Advances in modern technology have caused a big rise in the automatic collection of vast quantities of data over time, on a frequent basis. Whether it concerns daily sales figures of products in all supermarkets in a country, minute-by-minute personal interaction data from social networks, real time information of traffic densities on a motorway system or hourly updates of energy consumption of all clients of an energy provider, datasets with "big data" have become more and more abundant. These sets call for new methods to analyse them: classical statistical methods are inadequate or, at best, suboptimal to this end.

My main aim of this research line is to develop novel statistical techniques, that are extremely suitable for the analysis of such data, both from a statistical as from a computational point of view. These new methods will offer essential insight into the dynamic processes underlying the data; insights that cannot be obtained using currently available methods. The basis of these methods lies in the Bayesian dynamic model, the linear multiregression dynamic model (LMDM) in particular.

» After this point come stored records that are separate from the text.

<file path="config.mk">
export PLATFORM = sky130hd
export DESIGN_NAME = conv_acc_requant
export DESIGN_NICKNAME = d
export VERILOG_FILES = /design/src/rtl/conv_acc_requant.sv
export SDC_FILE = /design/constraint.sdc
export NUM_CORES = 1
export LEC_CHECK = 0
export CAP_MARGIN = 20
export CORE_AREA = 2 2 94 164
export CTS_CLUSTER_SIZE = 30
export DETAILED_ROUTE_END_ITERATION = 12
export DIE_AREA = 0 0 96 166
export PLACE_DENSITY = 0.56
export SETUP_SLACK_MARGIN = 0.1
export SLEW_MARGIN = 20
export SYNTH_ARGS = -nofsm -noshare
export SYNTH_HDL_FRONTEND = slang
export SYNTH_SLANG_ARGS = --single-unit
export TNS_END_PERCENT = 10
</file>
<file path="constraint.sdc">
create_clock -name ap_clk -period 12 [get_ports ap_clk]
set_input_delay 1.2 -clock ap_clk [delete_from_list [all_inputs] [get_ports ap_clk]]
set_output_delay 1.2 -clock ap_clk [all_outputs]
set_load 0.02 [all_outputs]
</file>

Although the merits of the principles underlying time series analysis have been shown convincingly in psychology, the static models used so far suffer from important limitations. In a static model, the underlying parameters are fixed in time, rendering the model unsuitable for highly unpredictable and dynamic data. Important patterns can remain hidden in the analysis: wrong conclusions might be inferred from the model. Dynamic models do not have this limitation.

In a Bayesian dynamic model the number of variables and parameters are allowed to change over time. The LMDM is a graphical dynamic model that breaks the multivariate time series model into separate simple (conditional) univariate dynamic model components. The univariate models are relatively simple and computationally fast, irrespective of the size and complexity of the original multivariate time series. The model is robust to changes in conditions as well as changes in the structure of the graphical representation of the data.

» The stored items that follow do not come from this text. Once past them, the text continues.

==> src/rtl/etroc2_sync_pkg.sv <==
`default_nettype none
// ============================================================================
// Module  : etroc2_sync_pkg
// Brief   : Shared constants and FSM encoding for the ETROC2 link supervisor.
// Revision: 1.0 - initial release
// ============================================================================
package etroc2_sync_pkg;

  localparam int CNT_W = 16;
  localparam int ATT_W = 8;

  typedef logic [2:0] syncState_t;

  localparam syncState_t ST_IDLE      = 3'd0;
  localparam syncState_t ST_RESET     = 3'd1;
  localparam syncState_t ST_WAIT_LOCK = 3'd2;
  localparam syncState_t ST_SETTLE    = 3'd3;
  localparam syncState_t ST_CLEAR     = 3'd4;
  localparam syncState_t ST_RETRY     = 3'd5;

endpackage
`default_nettype wire

==> src/rtl/rr_arbiter.sv <==
`default_nettype none
// ============================================================================
// Module  : rr_arbiter
// Brief   : Combinational round-robin pick of the lowest request at or above ptr.
// Revision: 1.0 - initial release
// ============================================================================
module rr_arbiter #(
  parameter int N  = 4,
  parameter int IW = (N > 1) ? $clog2(N) : 1
) (
  input  logic [N-1:0]  req,
  input  logic [IW-1:0] ptr,
  output logic [N-1:0]  grant,
  output logic [IW-1:0] grantIdx,
  output logic          valid
);

  function automatic logic [IW-1:0] wrapIdx(input logic [IW-1:0] base, input int off);
    int s;
    s = int'(base) + off;
    if (s >= N) s = s - N;
    return IW'(s);
  endfunction

  // Scan from the farthest offset down so the nearest request wins last.
  always_comb begin
    grantIdx = '0;
    valid    = |req;
    for (int i = N - 1; i >= 0; i--) begin
      if (req[wrapIdx(ptr, i)]) grantIdx = wrapIdx(ptr, i);
    end
    grant = valid ? (N'(1) << grantIdx) : '0;
  end

endmodule
`default_nettype wire

==> src/rtl/etroc2_link_sync_supervisor.sv <==
`default_nettype none
// ============================================================================
// Module  : etroc2_link_sync_supervisor
// Brief   : Sequences reset/lock/settle/clear of N ETROC2 frame-sync channels.
// Revision: 1.0 - initial release
// ============================================================================
module etroc2_link_sync_supervisor
  import etroc2_sync_pkg::*;
#(
  parameter int N_LINKS       = 4,
  parameter int RESET_CYCLES  = 16,
  parameter int LOCK_TIMEOUT  = 40000,
  parameter int SETTLE_CYCLES = 1024,
  parameter int MAX_RETRY     = 3
) (
  input  logic               clk40,
  input  logic               reset,
  input  logic               enable,
  input  logic [N_LINKS-1:0] manualResync,
  input  logic [N_LINKS-1:0] aligned,
  input  logic [N_LINKS-1:0] trigSynched,
  input  logic [N_LINKS-1:0] linkConsistent,
  output logic [N_LINKS-1:0] linkReset,
  output logic [N_LINKS-1:0] clrError,
  output logic [N_LINKS-1:0] linkGood,
  output logic [N_LINKS-1:0] linkFailed,
  output logic               busy,
  output logic [3:0]         activeLink,
  output logic [ATT_W-1:0]   attemptCount
);

  localparam int IW = (N_LINKS > 1) ? $clog2(N_LINKS) : 1;

  syncState_t         r_state, w_stateNext;
  logic [N_LINKS-1:0] r_pending, r_linkReset, r_linkGood, r_linkFailed;
  logic [IW-1:0]      r_active, r_pointer;
  logic [CNT_W-1:0]   r_phaseCnt, r_lockCnt, r_retryCnt;
  logic [ATT_W-1:0]   r_attempts;

  logic [N_LINKS-1:0] w_grantOH, w_activeOH, w_mask, w_good, w_manualSet, w_set;
  logic [IW-1:0]      w_grantIdx, w_nextPtr;
  logic               w_grantValid, w_grantNow, w_retryAgain, w_retryNow, w_failNow;
  logic               w_locked, w_settled, w_phaseDone, w_settleDone, w_timeout;

  rr_arbiter #(.N(N_LINKS), .IW(IW)) u_arb (
    .req      (r_pending),
    .ptr      (r_pointer),
    .grant    (w_grantOH),
    .grantIdx (w_grantIdx),
    .valid    (w_grantValid)
  );

  assign w_activeOH   = N_LINKS'(1) << r_active;
  assign w_good       = aligned & trigSynched & linkConsistent;
  assign w_locked     = aligned[r_active] & trigSynched[r_active];
  assign w_settled    = w_locked & linkConsistent[r_active];
  assign w_phaseDone  = (r_phaseCnt == CNT_W'(RESET_CYCLES - 1));
  assign w_settleDone = (r_phaseCnt == CNT_W'(SETTLE_CYCLES - 1));
  assign w_timeout    = (r_lockCnt == CNT_W'(LOCK_TIMEOUT - 1));
  assign w_retryAgain = ((r_retryCnt + 1'b1) < CNT_W'(MAX_RETRY));
  assign w_grantNow   = (r_state == ST_IDLE) & w_grantValid;
  assign w_retryNow   = (r_state == ST_RETRY) & w_retryAgain;
  assign w_failNow    = (r_state == ST_RETRY) & ~w_retryAgain;
  assign w_nextPtr    = (r_active == IW'(N_LINKS - 1)) ? '0 : r_active + 1'b1;

  // The link being granted or serviced ignores new requests.
  assign w_mask      = (r_state == ST_IDLE) ? (w_grantValid ? w_grantOH : '0) : w_activeOH;
  assign w_manualSet = manualResync & ~w_mask;
  assign w_set       = w_manualSet | ({N_LINKS{enable}} & r_linkGood & ~w_good & ~w_mask);

  always_ff @(posedge clk40 or negedge reset) begin
    if (!reset) r_state <= ST_IDLE;
    else        r_state <= w_stateNext;
  end

  always_comb begin
    w_stateNext = r_state;
    case (r_state)
      ST_IDLE:      if (w_grantValid) w_stateNext = ST_RESET;
      ST_RESET:     if (w_phaseDone) w_stateNext = ST_WAIT_LOCK;
      ST_WAIT_LOCK: if (w_locked) w_stateNext = ST_SETTLE;
                    else if (w_timeout) w_stateNext = ST_RETRY;
      ST_SETTLE:    if (w_settled && w_settleDone) w_stateNext = ST_CLEAR;
                    else if (w_timeout) w_stateNext = ST_RETRY;
      ST_CLEAR:     w_stateNext = ST_IDLE;
      ST_RETRY:     w_stateNext = w_retryAgain ? ST_RESET : ST_IDLE;
      default:      w_stateNext = ST_IDLE;
    endcase
  end

  always_comb begin
    busy     = (r_state != ST_IDLE);
    clrError = (r_state == ST_CLEAR) ? w_activeOH : '0;
  end

  always_ff @(posedge clk40 or negedge reset) begin
    if (!reset) begin
      r_pending    <= '1;
      r_linkReset  <= '0;
      r_linkGood   <= '0;
      r_linkFailed <= '0;
      r_active     <= '0;
      r_pointer    <= '0;
      r_phaseCnt   <= '0;
      r_lockCnt    <= '0;
      r_retryCnt   <= '0;
      r_attempts   <= '0;
    end else begin
      r_pending    <= (r_pending | w_set) & ~(w_grantNow ? w_grantOH : '0);
      r_linkGood   <= (r_linkGood & ~w_set) | ((r_state == ST_CLEAR) ? w_activeOH : '0);
      r_linkFailed <= (r_linkFailed & ~w_manualSet) | (w_failNow ? w_activeOH : '0);

      if (w_grantNow)                          r_linkReset <= r_linkReset & ~w_grantOH;
      else if (w_retryNow)                     r_linkReset <= r_linkReset & ~w_activeOH;
      else if (r_state == ST_RESET && w_phaseDone) r_linkReset <= r_linkReset | w_activeOH;

      if (w_stateNext != r_state)    r_phaseCnt <= '0;
      else if (r_state == ST_RESET)  r_phaseCnt <= r_phaseCnt + 1'b1;
      else if (r_state == ST_SETTLE) r_phaseCnt <= w_settled ? r_phaseCnt + 1'b1 : '0;

      // One budget spans both lock acquisition and the settle window.
      if (r_state == ST_WAIT_LOCK || r_state == ST_SETTLE) r_lockCnt <= r_lockCnt + 1'b1;
      else                                                 r_lockCnt <= '0;

      if (w_grantNow) begin
        r_active   <= w_grantIdx;
        r_retryCnt <= '0;
      end else if (r_state == ST_RETRY) begin
        r_retryCnt <= r_retryCnt + 1'b1;
      end

      if ((w_grantNow || w_retryNow) && r_attempts != '1) r_attempts <= r_attempts + 1'b1;

      if (r_state == ST_CLEAR || w_failNow) r_pointer <= w_nextPtr;
    end
  end

  assign linkReset    = r_linkReset;
  assign linkGood     = r_linkGood;
  assign linkFailed   = r_linkFailed;
  assign activeLink   = 4'(r_active);
  assign attemptCount = r_attempts;

endmodule
`default_nettype wire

I have worked extensively with the LMDM, proving its usability for analysing time series containing vehicle counts in traffic networks (Anacleto et al., 2013ab; Queen et al., 2007, 2009) and sales figures (Queen et al., 2008). There are, however, many other areas that could benefit from using the LMDM, including those more related to psychology and two of Groningen's key research priorities: energy and sustainable society. The LMDM has several favourable properties that make it eminently suitable for these analyses: it is a multivariate model by design, dynamic and flexible, maintaining forecast performance through times of sudden chance. The model can easily be represented graphically, making it accessible to those without statistical expertise. Furthermore, the calculations are quick (essential for big data) and it can handle missing data by design.

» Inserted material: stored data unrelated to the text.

--- src/rtl/mips_defs.sv ---
// Shared opcode/funct constants and write-back select encodings for the MIPS-style pipeline.
package mips_defs;

    localparam logic [5:0] OP_RTYPE = 6'b000000;
    localparam logic [5:0] OP_JAL   = 6'b000011;
    localparam logic [5:0] OP_ADDI  = 6'b001000;
    localparam logic [5:0] OP_ANDI  = 6'b001100;
    localparam logic [5:0] OP_ORI   = 6'b001101;
    localparam logic [5:0] OP_LUI   = 6'b001111;
    localparam logic [5:0] OP_LB    = 6'b100000;
    localparam logic [5:0] OP_LH    = 6'b100001;
    localparam logic [5:0] OP_LW    = 6'b100011;
    localparam logic [5:0] OP_LBU   = 6'b100100;
    localparam logic [5:0] OP_LHU   = 6'b100101;
    localparam logic [5:0] OP_BIOAL = 6'b101101;
    localparam logic [5:0] OP_LWIE  = 6'b110011;

    localparam logic [5:0] FN_SLL   = 6'b000000;
    localparam logic [5:0] FN_ADD   = 6'b100000;
    localparam logic [5:0] FN_ADDU  = 6'b100001;
    localparam logic [5:0] FN_SUB   = 6'b100010;
    localparam logic [5:0] FN_SUBU  = 6'b100011;
    localparam logic [5:0] FN_AND   = 6'b100100;
    localparam logic [5:0] FN_OR    = 6'b100101;
    localparam logic [5:0] FN_SLT   = 6'b101010;
    localparam logic [5:0] FN_SLTU  = 6'b101011;

    localparam int LINK_REG = 31;

    typedef enum logic [1:0] {
        SEL_ALU = 2'd0,
        SEL_DM  = 2'd1,
        SEL_PC8 = 2'd2
    } wd_sel_e;

    typedef enum logic [2:0] {
        LD_W  = 3'd0,
        LD_H  = 3'd1,
        LD_HU = 3'd2,
        LD_B  = 3'd3,
        LD_BU = 3'd4
    } ld_type_e;

endpackage

--- src/rtl/wb_stage_dm_ext.sv ---
// Load extension: picks byte/halfword out of the aligned memory word and sign/zero extends it.
module dm_ext
    import mips_defs::*;
#(
    parameter int DATA_W = 32
) (
    input  logic [DATA_W-1:0] word_i,
    input  logic [1:0]        offset_i,
    input  ld_type_e          ld_type_i,
    output logic [DATA_W-1:0] data_o
);
    logic [7:0]  byte_v;
    logic [15:0] half_v;

    assign byte_v = 8'(word_i >> {offset_i, 3'b000});
    assign half_v = 16'(word_i >> {offset_i[1], 4'b0000});

    always_comb begin
        unique case (ld_type_i)
            LD_B:    data_o = {{(DATA_W-8){byte_v[7]}}, byte_v};
            LD_BU:   data_o = {{(DATA_W-8){1'b0}}, byte_v};
            LD_H:    data_o = {{(DATA_W-16){half_v[15]}}, half_v};
            LD_HU:   data_o = {{(DATA_W-16){1'b0}}, half_v};
            default: data_o = word_i;
        endcase
    end
endmodule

Multivariate Data Analysis

A plethora of problems in psychometrics - from canonical analysis (Albers and Gower, 2013; Gower and Albers, 2011) to Procrustes analysis (Albers and Gower, 2010) - focuses around the same mathematical backbone: the minimisation of a positive (semi-)definite quadratic function under a quadratic constraint (Albers et al., 2011ab). This forms the basis of a wide range of mathematicalstatistical applications. I am planning on extending this constrained quadratic optimisation problem to a general constrained convex optimisation problem. This will vastly increase the number of possibilities, but also induce (mathematical) challenges. Furthermore, I am studying the applications of this construct to interpreting and visualising interactions in multivariate data sets (Gower et al., in preparation; Albers and Gower, in preparation).


Statistical analysis of study success and study progress

I am involved in statistical analyses of the implementation of the Dutch academic dismissal policy Bindend Studieadvies in Groningen. First year students that do not achieve at least a certain amount of credit points, are expelled from  further study at the faculty. I carried out a statistical study analysis what percentage of "good students" would be (unfairly) expelled, and what percentage of "bad students" would be (unfairly) allowed to continue for given levels of BSA-threshold (Albers et al., in preparation).